● ACTIVITY
Please make an exact transcription of all the data that follows.

(Records excerpted from a collection)

<file path="src/rtl/fir3_seq_ctrl.sv">
// fir3_seq_ctrl: sequencer for the 3-way parallel direct-form FIR datapath.
// Loads exactly 3*(N/3) coefficients per configuration, then feeds sample
// triplets, and produces a y_valid strobe aligned with the datapath outputs.
// Optional feature macro: FIR3_CTRL_WARMUP_EN. When defined, y_valid is held
// low after each load until M starts have refilled the delay line.
module fir3_seq_ctrl #(
  parameter int N = 99
) (
  input  logic        clk,
  input  logic        rst,
  input  logic        cfg_req,
  input  logic        coeff_valid,
  input  logic [15:0] coeff_data,
  output logic        coeff_ready,
  input  logic        smp_valid,
  input  logic [15:0] smp_x0,
  input  logic [15:0] smp_x1,
  input  logic [15:0] smp_x2,
  output logic        smp_ready,
  output logic [15:0] fir_coeff_in,
  output logic        fir_load_coeff,
  output logic [15:0] fir_x0,
  output logic [15:0] fir_x1,
  output logic [15:0] fir_x2,
  output logic        fir_start,
  output logic        y_valid,
  output logic        coeff_loaded,
  output logic        busy
);

  localparam int M      = N / 3;
  localparam int NC     = 3 * M;
  localparam int CIDX_W = $clog2(NC);
  localparam logic [CIDX_W-1:0] CIDX_LAST = CIDX_W'(NC - 1);

  localparam logic [1:0] IDLE  = 2'd0;
  localparam logic [1:0] LOAD  = 2'd1;
  localparam logic [1:0] RUN   = 2'd2;
  localparam logic [1:0] DRAIN = 2'd3;

  logic [1:0]        state_q, state_d;
  logic [CIDX_W-1:0] cidx_q, cidx_d;
  logic              coeff_loaded_q, coeff_loaded_d;
  logic [15:0]       fir_coeff_in_q, fir_coeff_in_d;
  logic              fir_load_coeff_q, fir_load_coeff_d;
  logic [15:0]       fir_x0_q, fir_x0_d;
  logic [15:0]       fir_x1_q, fir_x1_d;
  logic [15:0]       fir_x2_q, fir_x2_d;
  logic              fir_start_q, fir_start_d;
  logic              y_valid_q, y_valid_d;

  logic coeff_acc;
  logic smp_acc;
  logic load_begin;

  // Handshakes: cfg_req in RUN blocks a simultaneous sample so it cannot slip in.
  assign coeff_ready = (state_q == LOAD);
  assign smp_ready   = (state_q == RUN) && !cfg_req;
  assign coeff_acc   = coeff_valid && coeff_ready;
  assign smp_acc     = smp_valid && smp_ready;
  assign load_begin  = ((state_q == IDLE) && cfg_req) || (state_q == DRAIN);

  // Control FSM: state, coefficient index and the coeff_loaded flag.
  always_comb begin
    // NOTE: every combinational output gets a default first, so no path
    // through the case leaves it unassigned and no latch is inferred.
    state_d        = state_q;
    cidx_d         = cidx_q;
    coeff_loaded_d = coeff_loaded_q;
    case (state_q)
      IDLE: begin
        if (cfg_req) begin
          coeff_loaded_d = 1'b0;
          cidx_d         = '0;
          state_d        = LOAD;
        end
      end
      LOAD: begin
        // cfg_req is deliberately ignored: the datapath's own index only
        // resynchronises at 3*M or on rst, so a load must run to completion.
        if (coeff_acc) begin
          if (cidx_q == CIDX_LAST) begin
            cidx_d         = '0;
            coeff_loaded_d = 1'b1;
            state_d        = RUN;
          end else begin
            cidx_d = cidx_q + CIDX_W'(1);
          end
        end
      end
      RUN: begin
        if (cfg_req) state_d = DRAIN;
      end
      DRAIN: begin
        // One cycle lets the last fir_start retire before coefficients change.
        coeff_loaded_d = 1'b0;
        cidx_d         = '0;
        state_d        = LOAD;
      end
      default: state_d = IDLE;
    endcase
  end

  // Datapath pin registers: capture on accept, hold otherwise.
  always_comb begin
    fir_coeff_in_d   = coeff_acc ? coeff_data : fir_coeff_in_q;
    fir_load_coeff_d = coeff_acc;
    fir_x0_d         = smp_acc ? smp_x0 : fir_x0_q;
    fir_x1_d         = smp_acc ? smp_x1 : fir_x1_q;
    fir_x2_d         = smp_acc ? smp_x2 : fir_x2_q;
    fir_start_d      = smp_acc;
  end

`ifdef FIR3_CTRL_WARMUP_EN
  localparam int WARM_W = $clog2(M + 1);
  localparam logic [WARM_W-1:0] WARM_LAST = WARM_W'(M - 1);

  logic [WARM_W-1:0] warm_cnt_q, warm_cnt_d;
  logic              warm_ok;

  assign warm_ok = (warm_cnt_q == WARM_LAST);

  // Warm-up: count starts since the last load, saturating once M-1 earlier
  // starts have gone by; the M-th start and later ones produce y_valid.
  always_comb begin
    warm_cnt_d = warm_cnt_q;
    if (load_begin) begin
      warm_cnt_d = '0;
    end else if (fir_start_q && !warm_ok) begin
      warm_cnt_d = warm_cnt_q + WARM_W'(1);
    end
    y_valid_d = fir_start_q && warm_ok;
  end

  // Warm-up counter register.
  always_ff @(posedge clk or posedge rst) begin
    if (rst) warm_cnt_q <= '0;
    else     warm_cnt_q <= warm_cnt_d;
  end
`else
  // Every start yields a result one register later.
  always_comb begin
    y_valid_d = fir_start_q;
  end
`endif

  // State and output registers.
  always_ff @(posedge clk or posedge rst) begin
    // NOTE: sequential state uses non-blocking assignments so every register
    // samples its pre-edge inputs regardless of statement order.
    if (rst) begin
      state_q          <= IDLE;
      cidx_q           <= '0;
      coeff_loaded_q   <= 1'b0;
      fir_coeff_in_q   <= '0;
      fir_load_coeff_q <= 1'b0;
      fir_x0_q         <= '0;
      fir_x1_q         <= '0;
      fir_x2_q         <= '0;
      fir_start_q      <= 1'b0;
      y_valid_q        <= 1'b0;
    end else begin
      state_q          <= state_d;
      cidx_q           <= cidx_d;
      coeff_loaded_q   <= coeff_loaded_d;
      fir_coeff_in_q   <= fir_coeff_in_d;
      fir_load_coeff_q <= fir_load_coeff_d;
      fir_x0_q         <= fir_x0_d;
      fir_x1_q         <= fir_x1_d;
      fir_x2_q         <= fir_x2_d;
      fir_start_q      <= fir_start_d;
      y_valid_q        <= y_valid_d;
    end
  end

  // load_begin is only consumed by the warm-up counter.
  logic unused_load_begin;
  assign unused_load_begin = load_begin;

  assign fir_coeff_in   = fir_coeff_in_q;
  assign fir_load_coeff = fir_load_coeff_q;
  assign fir_x0         = fir_x0_q;
  assign fir_x1         = fir_x1_q;
  assign fir_x2         = fir_x2_q;
  assign fir_start      = fir_start_q;
  assign y_valid        = y_valid_q;
  assign coeff_loaded   = coeff_loaded_q;
  assign busy           = (state_q != IDLE);

endmodule
</file>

● ANSWER SPACE
<file path="src/rtl/fir3_seq_ctrl.sv">
// fir3_seq_ctrl: sequencer for the 3-way parallel direct-form FIR datapath.
// Loads exactly 3*(N/3) coefficients per configuration, then feeds sample
// triplets, and produces a y_valid strobe aligned with the datapath outputs.
// Optional feature macro: FIR3_CTRL_WARMUP_EN. When defined, y_valid is held
// low after each load until M starts have refilled the delay line.
module fir3_seq_ctrl #(
  parameter int N = 99
) (
  input  logic        clk,
  input  logic        rst,
  input  logic        cfg_req,
  input  logic        coeff_valid,
  input  logic [15:0] coeff_data,
  output logic        coeff_ready,
  input  logic        smp_valid,
  input  logic [15:0] smp_x0,
  input  logic [15:0] smp_x1,
  input  logic [15:0] smp_x2,
  output logic        smp_ready,
  output logic [15:0] fir_coeff_in,
  output logic        fir_load_coeff,
  output logic [15:0] fir_x0,
  output logic [15:0] fir_x1,
  output logic [15:0] fir_x2,
  output logic        fir_start,
  output logic        y_valid,
  output logic        coeff_loaded,
  output logic        busy
);

  localparam int M      = N / 3;
  localparam int NC     = 3 * M;
  localparam int CIDX_W = $clog2(NC);
  localparam logic [CIDX_W-1:0] CIDX_LAST = CIDX_W'(NC - 1);

  localparam logic [1:0] IDLE  = 2'd0;
  localparam logic [1:0] LOAD  = 2'd1;
  localparam logic [1:0] RUN   = 2'd2;
  localparam logic [1:0] DRAIN = 2'd3;

  logic [1:0]        state_q, state_d;
  logic [CIDX_W-1:0] cidx_q, cidx_d;
  logic              coeff_loaded_q, coeff_loaded_d;
  logic [15:0]       fir_coeff_in_q, fir_coeff_in_d;
  logic              fir_load_coeff_q, fir_load_coeff_d;
  logic [15:0]       fir_x0_q, fir_x0_d;
  logic [15:0]       fir_x1_q, fir_x1_d;
  logic [15:0]       fir_x2_q, fir_x2_d;
  logic              fir_start_q, fir_start_d;
  logic              y_valid_q, y_valid_d;

  logic coeff_acc;
  logic smp_acc;
  logic load_begin;

  // Handshakes: cfg_req in RUN blocks a simultaneous sample so it cannot slip in.
  assign coeff_ready = (state_q == LOAD);
  assign smp_ready   = (state_q == RUN) && !cfg_req;
  assign coeff_acc   = coeff_valid && coeff_ready;
  assign smp_acc     = smp_valid && smp_ready;
  assign load_begin  = ((state_q == IDLE) && cfg_req) || (state_q == DRAIN);

  // Control FSM: state, coefficient index and the coeff_loaded flag.
  always_comb begin
    // NOTE: every combinational output gets a default first, so no path
    // through the case leaves it unassigned and no latch is inferred.
    state_d        = state_q;
    cidx_d         = cidx_q;
    coeff_loaded_d = coeff_loaded_q;
    case (state_q)
      IDLE: begin
        if (cfg_req) begin
          coeff_loaded_d = 1'b0;
          cidx_d         = '0;
          state_d        = LOAD;
        end
      end
      LOAD: begin
        // cfg_req is deliberately ignored: the datapath's own index only
        // resynchronises at 3*M or on rst, so a load must run to completion.
        if (coeff_acc) begin
          if (cidx_q == CIDX_LAST) begin
            cidx_d         = '0;
            coeff_loaded_d = 1'b1;
            state_d        = RUN;
          end else begin
            cidx_d = cidx_q + CIDX_W'(1);
          end
        end
      end
      RUN: begin
        if (cfg_req) state_d = DRAIN;
      end
      DRAIN: begin
        // One cycle lets the last fir_start retire before coefficients change.
        coeff_loaded_d = 1'b0;
        cidx_d         = '0;
        state_d        = LOAD;
      end
      default: state_d = IDLE;
    endcase
  end

  // Datapath pin registers: capture on accept, hold otherwise.
  always_comb begin
    fir_coeff_in_d   = coeff_acc ? coeff_data : fir_coeff_in_q;
    fir_load_coeff_d = coeff_acc;
    fir_x0_d         = smp_acc ? smp_x0 : fir_x0_q;
    fir_x1_d         = smp_acc ? smp_x1 : fir_x1_q;
    fir_x2_d         = smp_acc ? smp_x2 : fir_x2_q;
    fir_start_d      = smp_acc;
  end

`ifdef FIR3_CTRL_WARMUP_EN
  localparam int WARM_W = $clog2(M + 1);
  localparam logic [WARM_W-1:0] WARM_LAST = WARM_W'(M - 1);

  logic [WARM_W-1:0] warm_cnt_q, warm_cnt_d;
  logic              warm_ok;

  assign warm_ok = (warm_cnt_q == WARM_LAST);

  // Warm-up: count starts since the last load, saturating once M-1 earlier
  // starts have gone by; the M-th start and later ones produce y_valid.
  always_comb begin
    warm_cnt_d = warm_cnt_q;
    if (load_begin) begin
      warm_cnt_d = '0;
    end else if (fir_start_q && !warm_ok) begin
      warm_cnt_d = warm_cnt_q + WARM_W'(1);
    end
    y_valid_d = fir_start_q && warm_ok;
  end

  // Warm-up counter register.
  always_ff @(posedge clk or posedge rst) begin
    if (rst) warm_cnt_q <= '0;
    else     warm_cnt_q <= warm_cnt_d;
  end
`else
  // Every start yields a result one register later.
  always_comb begin
    y_valid_d = fir_start_q;
  end
`endif

  // State and output registers.
  always_ff @(posedge clk or posedge rst) begin
    // NOTE: sequential state uses non-blocking assignments so every register
    // samples its pre-edge inputs regardless of statement order.
    if (rst) begin
      state_q          <= IDLE;
      cidx_q           <= '0;
      coeff_loaded_q   <= 1'b0;
      fir_coeff_in_q   <= '0;
      fir_load_coeff_q <= 1'b0;
      fir_x0_q         <= '0;
      fir_x1_q         <= '0;
      fir_x2_q         <= '0;
      fir_start_q      <= 1'b0;
      y_valid_q        <= 1'b0;
    end else begin
      state_q          <= state_d;
      cidx_q           <= cidx_d;
      coeff_loaded_q   <= coeff_loaded_d;
      fir_coeff_in_q   <= fir_coeff_in_d;
      fir_load_coeff_q <= fir_load_coeff_d;
      fir_x0_q         <= fir_x0_d;
      fir_x1_q         <= fir_x1_d;
      fir_x2_q         <= fir_x2_d;
      fir_start_q      <= fir_start_d;
      y_valid_q        <= y_valid_d;
    end
  end

  // load_begin is only consumed by the warm-up counter.
  logic unused_load_begin;
  assign unused_load_begin = load_begin;

  assign fir_coeff_in   = fir_coeff_in_q;
  assign fir_load_coeff = fir_load_coeff_q;
  assign fir_x0         = fir_x0_q;
  assign fir_x1         = fir_x1_q;
  assign fir_x2         = fir_x2_q;
  assign fir_start      = fir_start_q;
  assign y_valid        = y_valid_q;
  assign coeff_loaded   = coeff_loaded_q;
  assign busy           = (state_q != IDLE);

endmodule
</file>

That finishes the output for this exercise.